The event, taking place at Celtic Manor Resort, Newport in Gwent is being held within the boundaries of the Health Board named after the founder of the National Health Service, Aneurin Bevan, who championed free healthcare for all.
The location, 65 years on, may serve as a poignant reminder of the values upon which the NHS was founded. Bevan’s vision was for one NHS for all, where healthcare would be available free to everyone from all walks of life and one standard would meet the needs of every Briton.
This vision that has inspired the 2013 conference theme ‘1 HCA, 4 Nations, I Goal’.
The cause for concern among members is that devolution means each home country has developed its own standards and these can sometimes lead to contradictory levels of benchmarking and regulatory assessment.
This can result in a variance in the level and quality of services provided in some hospitals and healthcare trusts and boards.
The HCA supports the establishment of a uniform measure for quality service across the four nations of Wales, Scotland, England and Northern Ireland.

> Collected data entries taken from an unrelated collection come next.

**src/rtl/perceptron_sum_sequencer_if.sv**
```systemverilog
// Start/term/sum handshake bundle plus the operand/result wires of the shared external adder.
// The sequencer connects through the slave modport; the surrounding datapath uses master.
interface perceptron_sum_sequencer_if #(
    parameter int W = 33
);
    logic         start_i;
    logic         clear_i;
    logic [W-1:0] bias_i;
    logic [W-1:0] term_i;
    logic         term_valid_i;
    logic         term_ready_o;
    logic [W-1:0] add_a_o;
    logic [W-1:0] add_b_o;
    logic [W-1:0] add_sum_i;
    logic [W-1:0] sum_o;
    logic         sum_valid_o;
    logic         sum_ready_i;
    logic         busy_o;
    logic         overflow_o;

    modport slave (
        input  start_i, clear_i, bias_i, term_i, term_valid_i, add_sum_i, sum_ready_i,
        output term_ready_o, add_a_o, add_b_o, sum_o, sum_valid_o, busy_o, overflow_o
    );

    modport master (
        output start_i, clear_i, bias_i, term_i, term_valid_i, add_sum_i, sum_ready_i,
        input  term_ready_o, add_a_o, add_b_o, sum_o, sum_valid_o, busy_o, overflow_o
    );
endinterface

```
**src/rtl/perceptron_sum_sequencer.sv**
```systemverilog
// Sequences an external combinational adder to form bias + term[0] + ... + term[NUM_INPUTS-1].
// Define SUM_SATURATE_EN to clamp the accumulator on signed overflow instead of wrapping.
module perceptron_sum_sequencer #(
    parameter int SIGN       = 1,
    parameter int Q_M        = 16,
    parameter int Q_N        = 16,
    parameter int NUM_INPUTS = 4
) (
    input  logic                      clk_i,
    input  logic                      rst_ni,
    perceptron_sum_sequencer_if.slave bus
);
    localparam int         W        = SIGN + Q_M + Q_N;
    localparam logic [7:0] LAST_IDX = 8'(NUM_INPUTS - 1);

    typedef enum logic [1:0] {
        S_IDLE,
        S_ACCUM,
        S_DONE
    } state_t;

    state_t       r_state;
    state_t       w_state_next;
    logic [W-1:0] r_acc;
    logic [7:0]   r_count;
    logic         r_overflow;

    logic         w_term_ready;
    logic         w_sum_valid;
    logic         w_busy;
    logic         w_term_hs;
    logic         w_last_term;
    logic         w_overflow_det;
    logic [W-1:0] w_acc_next;

    assign w_term_hs      = bus.term_valid_i & w_term_ready;
    assign w_last_term    = (r_count == LAST_IDX);
    assign w_overflow_det = (r_acc[W-1] == bus.term_i[W-1]) &&
                            (bus.add_sum_i[W-1] != r_acc[W-1]);

`ifdef SUM_SATURATE_EN
    // Operand signs agree whenever overflow is flagged, so acc's sign picks the clamp direction.
    assign w_acc_next = !w_overflow_det ? bus.add_sum_i :
                        r_acc[W-1]      ? {1'b1, {(W-1){1'b0}}} :
                                          {1'b0, {(W-1){1'b1}}};
`else
    assign w_acc_next = bus.add_sum_i;
`endif

    // NOTE: registers use non-blocking assignments so every flop samples pre-edge values.
    always_ff @(posedge clk_i or negedge rst_ni) begin
        if (!rst_ni) begin
            r_state <= S_IDLE;
        end else begin
            r_state <= w_state_next;
        end
    end

    // NOTE: each combinational output gets a default first, so no path can infer a latch.
    always_comb begin
        w_state_next = r_state;
        if (bus.clear_i) begin
            w_state_next = S_IDLE;
        end else begin
            case (r_state)
                S_IDLE:  if (bus.start_i)              w_state_next = S_ACCUM;
                S_ACCUM: if (w_term_hs && w_last_term) w_state_next = S_DONE;
                S_DONE:  if (bus.sum_ready_i)          w_state_next = S_IDLE;
                default:                               w_state_next = S_IDLE;
            endcase
        end
    end

    always_comb begin
        w_term_ready = 1'b0;
        w_sum_valid  = 1'b0;
        w_busy       = 1'b1;
        case (r_state)
            S_IDLE:  w_busy       = 1'b0;
            S_ACCUM: w_term_ready = 1'b1;
            S_DONE:  w_sum_valid  = 1'b1;
            default: w_busy       = 1'b1;
        endcase
    end

    // clear_i abandons the sum but leaves acc untouched; start re-seeds it from bias.
    always_ff @(posedge clk_i or negedge rst_ni) begin
        if (!rst_ni) begin
            r_acc      <= '0;
            r_count    <= '0;
            r_overflow <= 1'b0;
        end else if (bus.clear_i) begin
            r_count    <= '0;
            r_overflow <= 1'b0;
        end else begin
            case (r_state)
                S_IDLE: begin
                    if (bus.start_i) begin
                        r_acc      <= bus.bias_i;
                        r_count    <= '0;
                        r_overflow <= 1'b0;
                    end
                end
                S_ACCUM: begin
                    if (w_term_hs) begin
                        r_acc   <= w_acc_next;
                        r_count <= r_count + 8'd1;
                        if (w_overflow_det) begin
                            r_overflow <= 1'b1;
                        end
                    end
                end
                default: ;
            endcase
        end
    end

    assign bus.term_ready_o = w_term_ready;
    assign bus.sum_valid_o  = w_sum_valid;
    assign bus.busy_o       = w_busy;
    assign bus.add_a_o      = r_acc;
    assign bus.add_b_o      = bus.term_i;
    assign bus.sum_o        = r_acc;
    assign bus.overflow_o   = r_overflow;
endmodule

```
**src/flat_wrapper.sv**
```systemverilog
// flat-port wrapper written by rule: the top's interface ports become plain ports
module perceptron_sum_sequencer_flat 
#(
    parameter int SIGN       = 1,
    parameter int Q_M        = 16,
    parameter int Q_N        = 16,
    parameter int NUM_INPUTS = 4
)
  (clk_i, rst_ni, bus_start_i, bus_clear_i, bus_bias_i, bus_term_i, bus_term_valid_i, bus_add_sum_i, bus_sum_ready_i, bus_term_ready_o, bus_add_a_o, bus_add_b_o, bus_sum_o, bus_sum_valid_o, bus_busy_o, bus_overflow_o);
  perceptron_sum_sequencer_if #(.W((33))) bus_i ();
  input  logic clk_i;
  input  logic rst_ni;
  input wire logic [$bits(bus_i.start_i)-1:0] bus_start_i;
  input wire logic [$bits(bus_i.clear_i)-1:0] bus_clear_i;
  input wire logic [$bits(bus_i.bias_i)-1:0] bus_bias_i;
  input wire logic [$bits(bus_i.term_i)-1:0] bus_term_i;
  input wire logic [$bits(bus_i.term_valid_i)-1:0] bus_term_valid_i;
  input wire logic [$bits(bus_i.add_sum_i)-1:0] bus_add_sum_i;
  input wire logic [$bits(bus_i.sum_ready_i)-1:0] bus_sum_ready_i;
  output wire logic [$bits(bus_i.term_ready_o)-1:0] bus_term_ready_o;
  output wire logic [$bits(bus_i.add_a_o)-1:0] bus_add_a_o;
  output wire logic [$bits(bus_i.add_b_o)-1:0] bus_add_b_o;
  output wire logic [$bits(bus_i.sum_o)-1:0] bus_sum_o;
  output wire logic [$bits(bus_i.sum_valid_o)-1:0] bus_sum_valid_o;
  output wire logic [$bits(bus_i.busy_o)-1:0] bus_busy_o;
  output wire logic [$bits(bus_i.overflow_o)-1:0] bus_overflow_o;
  assign bus_i.start_i = bus_start_i;
  assign bus_i.clear_i = bus_clear_i;
  assign bus_i.bias_i = bus_bias_i;
  assign bus_i.term_i = bus_term_i;
  assign bus_i.term_valid_i = bus_term_valid_i;
  assign bus_i.add_sum_i = bus_add_sum_i;
  assign bus_i.sum_ready_i = bus_sum_ready_i;
  assign bus_term_ready_o = bus_i.term_ready_o;
  assign bus_add_a_o = bus_i.add_a_o;
  assign bus_add_b_o = bus_i.add_b_o;
  assign bus_sum_o = bus_i.sum_o;
  assign bus_sum_valid_o = bus_i.sum_valid_o;
  assign bus_busy_o = bus_i.busy_o;
  assign bus_overflow_o = bus_i.overflow_o;
  perceptron_sum_sequencer #(.SIGN(SIGN), .Q_M(Q_M), .Q_N(Q_N), .NUM_INPUTS(NUM_INPUTS)) u_core (.clk_i(clk_i), .rst_ni(rst_ni), .bus(bus_i));
endmodule
```
**config.mk**
```make
export PLATFORM = sky130hd
export DESIGN_NAME = perceptron_sum_sequencer_flat
export DESIGN_NICKNAME = d
export VERILOG_FILES = /design/src/rtl/perceptron_sum_sequencer_if.sv /design/src/rtl/perceptron_sum_sequencer.sv /design/src/flat_wrapper.sv
export SDC_FILE = /design/constraint.sdc
export NUM_CORES = 1
export LEC_CHECK = 0
export CORE_ASPECT_RATIO = 1.25
export CORE_MARGIN = 8
export CORE_UTILIZATION = 36
export DETAILED_ROUTE_END_ITERATION = 7
export GPL_TIMING_DRIVEN = 0
export PLACE_DENSITY = 0.93
export SETUP_SLACK_MARGIN = 0.5
export SYNTH_ARGS = -nofsm -noshare
export SYNTH_HDL_FRONTEND = slang
export SYNTH_SLANG_ARGS = --single-unit
```
**constraint.sdc**
```tcl
create_clock -name clk_i -period 4.1 [get_ports clk_i]
set_input_delay 0.82 -clock clk_i [delete_from_list [all_inputs] [get_ports clk_i]]
set_output_delay 0.82 -clock clk_i [all_outputs]
set_load 0.03 [all_outputs]
```
==> results of run 1 <==
[cell usage after synthesis (all sizes together)]
cell	number	area share, %
buf	76	21
mux2i	34	13
nand3b	2	0.57
a32oi	1	0.33
a21oi	8	1.5
o21ai	39	7.4
nand3	5	0.94
clkbuf	3	0.42
nand2	37	5.2
o21a	1	0.28
nor3b	1	0.28
and3	1	0.24
nor3	1	0.19
or4b	1	0.38
inv	4	0.57
or3	5	1.2
nor2b	1	0.24
dfrtp	44	41
nor4	3	0.94
or2	2	0.47
nand2b	1	0.24
ha	1	0.47
mux2	2	0.85
nor2	10	1.4
a41o	1	0.38
o211ai	1	0.28
[registers in the layout, indices dropped and copies added, names as in the netlist]
register	cells
u_core.bus.add_a_o	33
u_core.bus.overflow_o	1
u_core.r_count	8
u_core.r_state	2
[through the flow]
step / hold WS (ps) / total power [mW] / instances / worst slack (ps) / util (%)
floorplan: 506 / 1.03 / 285 / 2150 / -
global placement: 482 / 1.41 / 551 / 1070 / 62.0
detailed placement: 493 / 1.44 / 552 / 1170 / 62.4
CTS: 514 / 1.72 / 560 / 1150 / 63.6
global route: 525 / 1.78 / 560 / 1070 / 63.6
finish: 508 / 1.70 / 560 / 1170 / 63.6
[how the worst max path moves through the flow]
stage / startpoint / endpoint / slack (ps) / depth (start not counted)
2_1_floorplan: u_core.r_state[0] / bus_term_ready_o / 2150 / 5
3_3_place_gp: rst_ni / u_core.bus.add_a_o[8] / 1070 / 1
3_5_place_dp: bus_term_i[32] / bus_add_b_o[32] / 1170 / 3
4_1_cts: u_core.r_state[0] / bus_term_ready_o / 1150 / 6
5_1_grt: u_core.r_state[0] / bus_term_ready_o / 1070 / 6
6_report: bus_term_i[32] / bus_add_b_o[32] / 1170 / 3
[placed cells by master (no fill, tap or decap), types with 6 or more instances in the layout]
cell type,instances
clkdlybuf4s50_1,173
buf_4,70
dfrtp_1,44
o21ai_0,39
nand2_1,37
mux2i_1,34
nor2_1,10
a21oi_1,8
buf_2,7
clkbuf_8,6
[metal layers]
metal  vias up  part of all wire [%]  GRT usage (%)
li1       1262                     -              -
met1      1229                    34           16.6
met2       139                    55           34.2
met3        10                   9.0           6.46
met4         0                   1.4           4.85
met5         -                     0              0
[power breakdown]
part | switching, mW | internal (mW) | total (mW)
Clock | 0.142 | 0.138 | 0.280
Combinational | 0.450 | 0.421 | 0.871
Sequential | 0.0539 | 0.494 | 0.548
[cell type report]
cell class	instances	area, µm²	share of cell area (%)
repair buffers	175	1760	38.2
flip-flops and latches	44	1100	23.8
multi-input cells	158	971	21.0
plain buffers	79	567	12.3
well taps	92	115	2.49
clock buffers	8	90.1	1.95
inverters	4	15.0	0.325
[cells by family after synthesis]
| family | after synthesis | share of synthesized area, % |
|---|---|---|
| AOI/OAI and AO/OA | 51 | 10.1 |
| adders and majority gates | 1 | 0.471 |
| buffers and inverters | 83 | 21.9 |
| DFF | 44 | 41.5 |
| muxes | 36 | 13.7 |
| and+or+nand+nor | 70 | 12.3 |
==> results.tsv, run 1 <==
metric	value	unit
grt_usage	17.7	%
slew_violations	0	
clockBufferDepth	2	
cts_tree	yes	
crit_path_start_kind	input port	
area_growth	74.2	%
n_antenna_cell	0	
die_h	112	µm
cp.arrival	2110	ps
first_pass_iters	4	
clock-sinks	44	
r2r_start	u_core.r_state[0]	
die_area	10400	µm²
setup-violations-final	0	
post_cts_buffers	0	
worstHoldStart	u_core.bus.overflow_o	
max_slew_margin	61.8	%
place_congestion	0.840	
slowest_delay	660	ps
min_period_over_period	71.5	%
path_common_cell	clkdlybuf4s50_1	
cp_max_fo	3	
ys_seq_area_share	41.5	%
cts.clk_slew.worst_paths	80	ps
cts_hold_buffers	0	
cap_violations	0	
vias	2640	
io_pins	208	
wl_per_cell	17.0	µm
regToRegEndpoint	u_core.bus.add_a_o[8]	
powerDensity	367	nW/µm²
post_cts_resize_count	0	
finClkSkew	9.51	ps
finalHoldViolCount	0	
wirelength	9540	µm
first_global_vias	2958	
ys_ff_latch	44	
core-area	7270	µm²
path_delay_family	buffers and inverters	
grt_max_degree	24	
fin_area	4620	µm²
drc	0	
cts.htree.levels	2	
postRouteAntennaNets	0	
total_leakage_power	2.14	nW
worstPathCellList	clkdlybuf4s50_1, buf_4, clkdlybuf4s50_1	
irDropWorstVdd	0.241	mV
grt_pass1_wl	14800	µm
io_buffers	174	
syn_area	2650	µm²
crit_buf_inv	3	
critPathSlowestCell	clkdlybuf4s50_1	
post_drt_via_cell_ratio	4.71	
max_slew.worst_pin.slew	573	ps
rows	35	
nFillCells	591	
placed_area	4530	µm²
die_x	92.8	µm
hold_path_class	flip-flop to flip-flop	
r2r.worst_path.cells	6	
grt-ovfl-total	0	
final_nets	573	
hpwlAfterDp	8180	µm
min_path_cells	1	
synth_area_per_cell	9.31	µm²
root_buffer	clkbuf_8	
reg2reg_slack	2460	ps
antenna_found_initial	0	
worst-setup-path-type	input port to primary output	
clock_latency	290	ps
rsz0062_at_grt	no	
yosys_warnings	0	
worstPathRequired	3280	ps
drt_iter0_markers	57	
synth_cells	285	
cts_buffers	5	
syn_nets	391	
fin_crit	2930	ps
status	finished, final reports clean	
hold_end	u_core.bus.overflow_o	
start_util	36.5	%
fmax	341	MHz
tns	0	ps
synth.distinct_cells	28	
drive_gt1_share	19.0	%
endpoint_kind	primary output	
No activity file was read; power rests on OpenSTA's default activity.
==> inputs of run 2 (changes only) <==
--- a/config.mk
+++ b/config.mk
@@ -7,10 +7,10 @@
 export LEC_CHECK = 0
 export CORE_ASPECT_RATIO = 1.25
 export CORE_MARGIN = 8
-export CORE_UTILIZATION = 36
+export CORE_UTILIZATION = 30
 export DETAILED_ROUTE_END_ITERATION = 7
 export GPL_TIMING_DRIVEN = 0
-export PLACE_DENSITY = 0.93
+export PLACE_DENSITY = 0.84
 export SETUP_SLACK_MARGIN = 0.5
 export SYNTH_ARGS = -nofsm -noshare
 export SYNTH_HDL_FRONTEND = slang
==> constraint.sdc (replaced) <==
create_clock -name clk_i -period 2.55 [get_ports clk_i]
set_input_delay 0.51 -clock clk_i [delete_from_list [all_inputs] [get_ports clk_i]]
set_output_delay 0.51 -clock clk_i [all_outputs]
set_load 0.03 [all_outputs]
==> run 2 against run 1 <==
Register-to-register slack got worse by 1500 ps; final area up 1.5%; sequential share of layout area down 0.35 points; critical path type is now flip-flop to primary output; hold slack got worse by 320 ps; setup slack got worse by 610 ps; largest cell class unchanged; largest power group unchanged; first-iteration DRC count is 11% higher; count of clock-buffer cells in the layout down 2; critical path depth decreased by 1; cell count rose by 5.5%.
==> results.tsv, run 2 (same netlist as run 1, synthesis figures left out) <==
metric	value	unit	change
wl_per_cell	16.3	µm	was 17.0 µm
drive_gt1_share	20.4	%	was 19.0%
n_antenna_cell	0		unchanged
drc	0		unchanged
grt_max_degree	25		was 24
die_x	100	µm	was 92.8 µm
grt_usage	15.2	%	was 17.7%
max_slew_margin	62.8	%	was 61.8%
clockBufferDepth	2		unchanged
clock-sinks	44		unchanged
clock_latency	300	ps	was 290 ps
cp_max_fo	3		unchanged
p_total	2.74	mW	was 1.70 mW
final_nets	576		was 573
crit_path_start_kind	flip-flop		was input port
rows	38		was 35
first_pass_iters	4		unchanged
endpoint_kind	primary output		unchanged
die_area	12100	µm²	was 10,400 µm²
root_buffer	clkbuf_8		unchanged
min_period_over_period	77.9	%	
cap_violations	0		unchanged
final_cell_mix	clkdlybuf4s50_1 (166), buf_4 (72), dfrtp_1 (44)		was clkdlybuf4s50_1 (173), buf_4 (70), dfrtp_1 (44)
final_common_cell	clkdlybuf4s50_1		unchanged
place_congestion	0.799		was 0.840
powerDensity	584	nW/µm²	was 367 nW/µm²
cts_buffers	5		unchanged
hold_ws	189	ps	was 508 ps
finalHoldViolCount	0		unchanged
drt_iter0_markers	63		was 57
total_leakage_power	2.20	nW	was 2.14 nW
grt_pass1_wl	14600	µm	was 14,800 µm
post_drt_via_cell_ratio	4.47		was 4.71
irDropWorstVdd	0.254	mV	was 0.241 mV
die_h	121	µm	was 112 µm
wirelength	9640	µm	was 9540 µm
status	finished, final reports clean		unchanged
slowest_delay	660	ps	about the same
grt-ovfl-total	0		unchanged
worstPathCellList	buf_4, clkdlybuf4s50_1		was clkdlybuf4s50_1, buf_4, clkdlybuf4s50_1
cp.arrival	1480	ps	was 2110 ps
cts_tree	yes		unchanged
hpwlAfterDp	8160	µm	was 8180 µm
final-instance-count-excl-fill	591		was 560
setup-violations-final	0		unchanged
max_slew.worst_pin.slew	557	ps	was 573 ps
vias	2639		was 2,640
finClkSkew	4.78	ps	was 9.51 ps
worst-setup-path-type	flip-flop to primary output		was input port to primary output
largest_reg_flops	33		unchanged
area_growth	76.8	%	was 74.2%
core-area	8650	µm²	was 7270 µm²
rsz0062_at_grt	yes		was no
critPathSlowestCell	clkdlybuf4s50_1		unchanged
io_pins	208		unchanged
postRouteAntennaNets	0		unchanged
start_util	30.7	%	was 36.5%
hold_path_class	input port to asynchronous set/reset pin		was flip-flop to flip-flop
cts.htree.levels	2		unchanged
path_delay_family	buffers and inverters		unchanged
crit_buf_inv	2		was 3
reg2reg_slack	940	ps	was 2460 ps
cts.clk_slew.worst_paths	90	ps	was 80 ps
io_buffers	174		unchanged
place_inst	580		was 552
slew_violations	0		unchanged
fin_crit	1990	ps	
fmax	503	MHz	
first_global_vias	2789		was 2,958
worstPathRequired	2040	ps	was 3280 ps
antenna_found_initial	0		unchanged
==> run 2: cell types whose count changed in the layout (fill, tap and decap cells not counted), moves of 2 or more <==
| cell | change |
|---|---|
| clkdlybuf4s50_1 | -7 |
| buf_4 | +2 |
| clkbuf_1 | -2 |
| clkinv_2 | +2 |
| dlygate4sd2_1 | +2 |
| dlymetal6s2s_1 | +2 |
==> run 2: where the power goes <==
part	internal, mW	switching (mW)	leakage (nW)	total, mW
registers	0.794	0.0863	0.560	0.880
logic	0.678	0.723	1.59	1.40
clock network	0.217	0.244	0.0510	0.461
total	1.69	1.05	2.20	2.74
==> run 2: metal layers <==
layer	global-route usage (%)	wire length, µm	vias to the layer above
met2	28.6	5020	149
met5	0	0	-
met3	5.63	1030	8
met1	14.6	3450	1218
li1	-	-	1264
met4	5.50	143	0
==> run 2: final timing paths <==
check	to	startpoint	depth (start not counted)
max in group asynchronous	u_core.bus.add_a_o[27]	rst_ni	2
min reg2reg	u_core.bus.add_a_o[2]	u_core.bus.add_a_o[2]	2
min	u_core.bus.add_a_o[16]	rst_ni	1
max	bus_sum_o[31]	u_core.bus.add_a_o[31]	2
min in group clk_i	u_core.bus.add_a_o[2]	u_core.bus.add_a_o[2]	2
max reg2reg	u_core.bus.add_a_o[3]	u_core.r_state[0]	6
==> run 2: area by class of cell <==
cell class / count / area (µm²)
Timing Repair Buffer: 178 / 1780
Inverter: 4 / 15.0
Fill cell: 809 / 3960
Sequential cell: 44 / 1100
Multi-Input combinational cell: 158 / 971
Clock inverter: 2 / 10.0
Clock buffer: 6 / 82.6
Buffer: 79 / 581
Tap cell: 120 / 150
==> run 2: timing repair <==
item,CTS,global route
hold buffers,0,0
setup buffers,0,3
setup endpoints to repair,5,5
gates resized for setup,8,12
==> run 2: through the flow <==
step / TNS [ps] / utilization [%] / setup WS [ps] / cell area, µm²
finish: 0 / 54.2 / 562 / 4690
global route: 0 / 54.2 / 487 / 4690
CTS: 0 / 53.9 / 291 / 4660
detailed placement: 0 / 52.8 / 234 / 4570
global placement: -12300 / 52.5 / -282 / 4550
floorplan: 0 / - / 910 / 2650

And its conference programme is focused on uniting healthcare catering services and working together to develop and share best practice.
Lesley Griffiths, minister for health and social services in the Welsh Assembly, will give the keynote address entitled “Food for Thought – An Insight into Hospital Catering and Nutrition in the Wales of the Future”.
Next up is a presentation “Dying the Death of a Thousand Cuts – Can the NHS Survive the Attempts to Kill It Off?” by journalist Ally Fogg. With the NHS tasked to reduce its budget by £20bn by 2015, Fogg looks at what the NHS is going to look like in the future and how far it may stray from Nye Bevan’s original vision.
Focusing on the huge cost to the NHS of improvement targets, Nick Grimshaw from Blackpool Teaching Hospitals will examine the potential impact on staff of all disciplines.
National vice chairman Andy Jones will then look at “The HCA – Driving Change and Improvements”, outlining the measures introduced by the HCA and launching the updated HCA “Good Practice Guide for the Provision of Meals and Hydration at Ward Level”.
The final session of the day will be the Food Safety Forum, which will examine a range of issues relating to food safety.
On April 12 Dame Tanni Grey-Thompson will set the mood with her views on why ‘the time is now’ for healthcare professionals to step up a gear to protect the nation’s much loved NHS.
Lucy Jones, consultant dietitian, nutritionist and co-presenter of Channel 4’s The Food Hospital will explain the progress being made in treating disorders that had previously relied on drugs or other therapies, with changes in nutrition and food consumed.
Leading a session entitled “Nearly a Beatles Track ... When I’m 65”, Janine Roberts, programme director with the Malnutrition Task Force, will explore how the population’s increased longevity will impact on the lack of joined up care in hospital and community settings.
Jennifer French, deputy head of mental health & vulnerable groups division with the Welsh Government, will then examine what systems and menu patterns need to be put in place to ensure that all mental health patients are empowered to make the same choices as patients in acute settings.
The conference will wind up with a panel discussion on hospital food production which will seek feedback and opinions on the topic “Central Production Units – Genius or Folly, Brilliance or White Elephant?”
On the panel will be Paul Freeston, chief executive of Apetito; John Hughes, head of catering at Nottingham University Hospitals and Alex Jackson of the food and farming alliance Sustain.